--- RECORDS FOR THIS TASK ---

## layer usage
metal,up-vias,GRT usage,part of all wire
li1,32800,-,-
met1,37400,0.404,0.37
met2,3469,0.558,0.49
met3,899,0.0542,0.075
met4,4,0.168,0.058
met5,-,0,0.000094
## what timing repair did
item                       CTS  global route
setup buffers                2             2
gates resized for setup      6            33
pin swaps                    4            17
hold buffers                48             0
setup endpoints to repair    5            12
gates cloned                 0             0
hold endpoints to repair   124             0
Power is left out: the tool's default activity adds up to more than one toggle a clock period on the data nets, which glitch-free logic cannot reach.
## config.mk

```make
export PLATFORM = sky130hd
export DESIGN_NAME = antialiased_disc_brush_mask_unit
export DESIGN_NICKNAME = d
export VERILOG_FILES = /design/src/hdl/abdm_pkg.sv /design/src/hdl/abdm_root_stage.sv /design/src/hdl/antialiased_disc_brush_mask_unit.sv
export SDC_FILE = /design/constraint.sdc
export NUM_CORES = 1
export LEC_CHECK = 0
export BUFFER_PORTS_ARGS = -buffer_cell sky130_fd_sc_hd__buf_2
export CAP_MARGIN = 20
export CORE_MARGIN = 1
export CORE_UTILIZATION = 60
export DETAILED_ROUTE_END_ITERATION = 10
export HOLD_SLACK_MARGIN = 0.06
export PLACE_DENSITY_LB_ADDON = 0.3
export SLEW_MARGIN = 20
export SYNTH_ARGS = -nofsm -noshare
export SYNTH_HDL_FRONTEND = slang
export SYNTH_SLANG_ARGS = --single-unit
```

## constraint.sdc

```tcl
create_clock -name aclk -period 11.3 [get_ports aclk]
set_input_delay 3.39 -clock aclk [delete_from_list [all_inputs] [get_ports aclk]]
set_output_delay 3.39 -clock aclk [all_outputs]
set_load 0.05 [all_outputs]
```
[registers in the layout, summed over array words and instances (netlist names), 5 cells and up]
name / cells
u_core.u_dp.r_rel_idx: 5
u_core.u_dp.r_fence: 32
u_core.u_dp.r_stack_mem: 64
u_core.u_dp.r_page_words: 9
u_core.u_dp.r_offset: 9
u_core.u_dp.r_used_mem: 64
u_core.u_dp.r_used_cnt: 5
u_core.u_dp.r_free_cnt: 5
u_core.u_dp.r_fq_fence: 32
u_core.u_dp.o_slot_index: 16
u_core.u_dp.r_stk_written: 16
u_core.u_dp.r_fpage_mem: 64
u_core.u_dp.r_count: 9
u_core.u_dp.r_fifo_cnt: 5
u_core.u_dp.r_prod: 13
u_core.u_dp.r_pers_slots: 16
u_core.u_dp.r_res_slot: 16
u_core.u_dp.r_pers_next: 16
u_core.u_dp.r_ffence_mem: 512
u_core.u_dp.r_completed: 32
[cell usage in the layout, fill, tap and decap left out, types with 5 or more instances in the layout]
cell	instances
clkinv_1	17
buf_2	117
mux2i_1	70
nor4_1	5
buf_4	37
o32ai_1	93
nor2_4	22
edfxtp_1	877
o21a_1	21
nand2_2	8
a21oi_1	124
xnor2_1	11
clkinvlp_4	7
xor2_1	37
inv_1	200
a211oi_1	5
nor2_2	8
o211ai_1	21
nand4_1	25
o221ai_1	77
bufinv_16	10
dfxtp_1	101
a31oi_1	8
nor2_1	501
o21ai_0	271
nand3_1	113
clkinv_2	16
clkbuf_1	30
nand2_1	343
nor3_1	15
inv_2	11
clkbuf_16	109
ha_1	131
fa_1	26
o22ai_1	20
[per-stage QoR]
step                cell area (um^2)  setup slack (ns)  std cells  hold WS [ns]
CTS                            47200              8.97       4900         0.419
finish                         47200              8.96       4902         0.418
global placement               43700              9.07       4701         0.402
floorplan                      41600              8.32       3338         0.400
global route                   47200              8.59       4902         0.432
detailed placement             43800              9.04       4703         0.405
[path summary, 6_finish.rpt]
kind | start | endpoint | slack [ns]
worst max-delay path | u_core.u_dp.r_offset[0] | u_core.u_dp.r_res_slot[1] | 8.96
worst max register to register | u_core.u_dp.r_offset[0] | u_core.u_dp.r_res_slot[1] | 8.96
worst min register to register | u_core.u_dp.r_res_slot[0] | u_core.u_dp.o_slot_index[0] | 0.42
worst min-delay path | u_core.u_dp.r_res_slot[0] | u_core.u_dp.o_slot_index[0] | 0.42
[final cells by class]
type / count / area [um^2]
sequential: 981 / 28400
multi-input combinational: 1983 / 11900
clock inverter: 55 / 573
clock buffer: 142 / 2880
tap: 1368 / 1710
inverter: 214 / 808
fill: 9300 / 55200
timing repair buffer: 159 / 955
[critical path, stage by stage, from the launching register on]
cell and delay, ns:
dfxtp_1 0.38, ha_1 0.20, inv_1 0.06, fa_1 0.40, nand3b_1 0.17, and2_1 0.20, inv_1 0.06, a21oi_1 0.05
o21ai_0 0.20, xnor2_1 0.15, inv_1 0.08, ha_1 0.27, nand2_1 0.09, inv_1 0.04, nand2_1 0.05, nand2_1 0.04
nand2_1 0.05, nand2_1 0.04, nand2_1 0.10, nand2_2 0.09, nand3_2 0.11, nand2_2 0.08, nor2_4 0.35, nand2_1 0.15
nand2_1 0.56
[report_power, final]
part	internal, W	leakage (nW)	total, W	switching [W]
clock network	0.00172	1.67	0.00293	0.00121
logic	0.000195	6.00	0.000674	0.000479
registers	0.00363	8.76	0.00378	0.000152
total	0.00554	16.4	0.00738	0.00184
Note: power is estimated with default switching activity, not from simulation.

---

- WORK ORDER
Return each entry above exactly, leaving none out.

- YOUR SOLUTION
## layer usage
metal,up-vias,GRT usage,part of all wire
li1,32800,-,-
met1,37400,0.404,0.37
met2,3469,0.558,0.49
met3,899,0.0542,0.075
met4,4,0.168,0.058
met5,-,0,0.000094
## what timing repair did
item                       CTS  global route
setup buffers                2             2
gates resized for setup      6            33
pin swaps                    4            17
hold buffers                48             0
setup endpoints to repair    5            12
gates cloned                 0             0
hold endpoints to repair   124             0
Power is left out: the tool's default activity adds up to more than one toggle a clock period on the data nets, which glitch-free logic cannot reach.
## config.mk

```make
export PLATFORM = sky130hd
export DESIGN_NAME = antialiased_disc_brush_mask_unit
export DESIGN_NICKNAME = d
export VERILOG_FILES = /design/src/hdl/abdm_pkg.sv /design/src/hdl/abdm_root_stage.sv /design/src/hdl/antialiased_disc_brush_mask_unit.sv
export SDC_FILE = /design/constraint.sdc
export NUM_CORES = 1
export LEC_CHECK = 0
export BUFFER_PORTS_ARGS = -buffer_cell sky130_fd_sc_hd__buf_2
export CAP_MARGIN = 20
export CORE_MARGIN = 1
export CORE_UTILIZATION = 60
export DETAILED_ROUTE_END_ITERATION = 10
export HOLD_SLACK_MARGIN = 0.06
export PLACE_DENSITY_LB_ADDON = 0.3
export SLEW_MARGIN = 20
export SYNTH_ARGS = -nofsm -noshare
export SYNTH_HDL_FRONTEND = slang
export SYNTH_SLANG_ARGS = --single-unit
```

## constraint.sdc

```tcl
create_clock -name aclk -period 11.3 [get_ports aclk]
set_input_delay 3.39 -clock aclk [delete_from_list [all_inputs] [get_ports aclk]]
set_output_delay 3.39 -clock aclk [all_outputs]
set_load 0.05 [all_outputs]
```
[registers in the layout, summed over array words and instances (netlist names), 5 cells and up]
name / cells
u_core.u_dp.r_rel_idx: 5
u_core.u_dp.r_fence: 32
u_core.u_dp.r_stack_mem: 64
u_core.u_dp.r_page_words: 9
u_core.u_dp.r_offset: 9
u_core.u_dp.r_used_mem: 64
u_core.u_dp.r_used_cnt: 5
u_core.u_dp.r_free_cnt: 5
u_core.u_dp.r_fq_fence: 32
u_core.u_dp.o_slot_index: 16
u_core.u_dp.r_stk_written: 16
u_core.u_dp.r_fpage_mem: 64
u_core.u_dp.r_count: 9
u_core.u_dp.r_fifo_cnt: 5
u_core.u_dp.r_prod: 13
u_core.u_dp.r_pers_slots: 16
u_core.u_dp.r_res_slot: 16
u_core.u_dp.r_pers_next: 16
u_core.u_dp.r_ffence_mem: 512
u_core.u_dp.r_completed: 32
[cell usage in the layout, fill, tap and decap left out, types with 5 or more instances in the layout]
cell	instances
clkinv_1	17
buf_2	117
mux2i_1	70
nor4_1	5
buf_4	37
o32ai_1	93
nor2_4	22
edfxtp_1	877
o21a_1	21
nand2_2	8
a21oi_1	124
xnor2_1	11
clkinvlp_4	7
xor2_1	37
inv_1	200
a211oi_1	5
nor2_2	8
o211ai_1	21
nand4_1	25
o221ai_1	77
bufinv_16	10
dfxtp_1	101
a31oi_1	8
nor2_1	501
o21ai_0	271
nand3_1	113
clkinv_2	16
clkbuf_1	30
nand2_1	343
nor3_1	15
inv_2	11
clkbuf_16	109
ha_1	131
fa_1	26
o22ai_1	20
[per-stage QoR]
step                cell area (um^2)  setup slack (ns)  std cells  hold WS [ns]
CTS                            47200              8.97       4900         0.419
finish                         47200              8.96       4902         0.418
global placement               43700              9.07       4701         0.402
floorplan                      41600              8.32       3338         0.400
global route                   47200              8.59       4902         0.432
detailed placement             43800              9.04       4703         0.405
[path summary, 6_finish.rpt]
kind | start | endpoint | slack [ns]
worst max-delay path | u_core.u_dp.r_offset[0] | u_core.u_dp.r_res_slot[1] | 8.96
worst max register to register | u_core.u_dp.r_offset[0] | u_core.u_dp.r_res_slot[1] | 8.96
worst min register to register | u_core.u_dp.r_res_slot[0] | u_core.u_dp.o_slot_index[0] | 0.42
worst min-delay path | u_core.u_dp.r_res_slot[0] | u_core.u_dp.o_slot_index[0] | 0.42
[final cells by class]
type / count / area [um^2]
sequential: 981 / 28400
multi-input combinational: 1983 / 11900
clock inverter: 55 / 573
clock buffer: 142 / 2880
tap: 1368 / 1710
inverter: 214 / 808
fill: 9300 / 55200
timing repair buffer: 159 / 955
[critical path, stage by stage, from the launching register on]
cell and delay, ns:
dfxtp_1 0.38, ha_1 0.20, inv_1 0.06, fa_1 0.40, nand3b_1 0.17, and2_1 0.20, inv_1 0.06, a21oi_1 0.05
o21ai_0 0.20, xnor2_1 0.15, inv_1 0.08, ha_1 0.27, nand2_1 0.09, inv_1 0.04, nand2_1 0.05, nand2_1 0.04
nand2_1 0.05, nand2_1 0.04, nand2_1 0.10, nand2_2 0.09, nand3_2 0.11, nand2_2 0.08, nor2_4 0.35, nand2_1 0.15
nand2_1 0.56
[report_power, final]
part	internal, W	leakage (nW)	total, W	switching [W]
clock network	0.00172	1.67	0.00293	0.00121
logic	0.000195	6.00	0.000674	0.000479
registers	0.00363	8.76	0.00378	0.000152
total	0.00554	16.4	0.00738	0.00184
Note: power is estimated with default switching activity, not from simulation.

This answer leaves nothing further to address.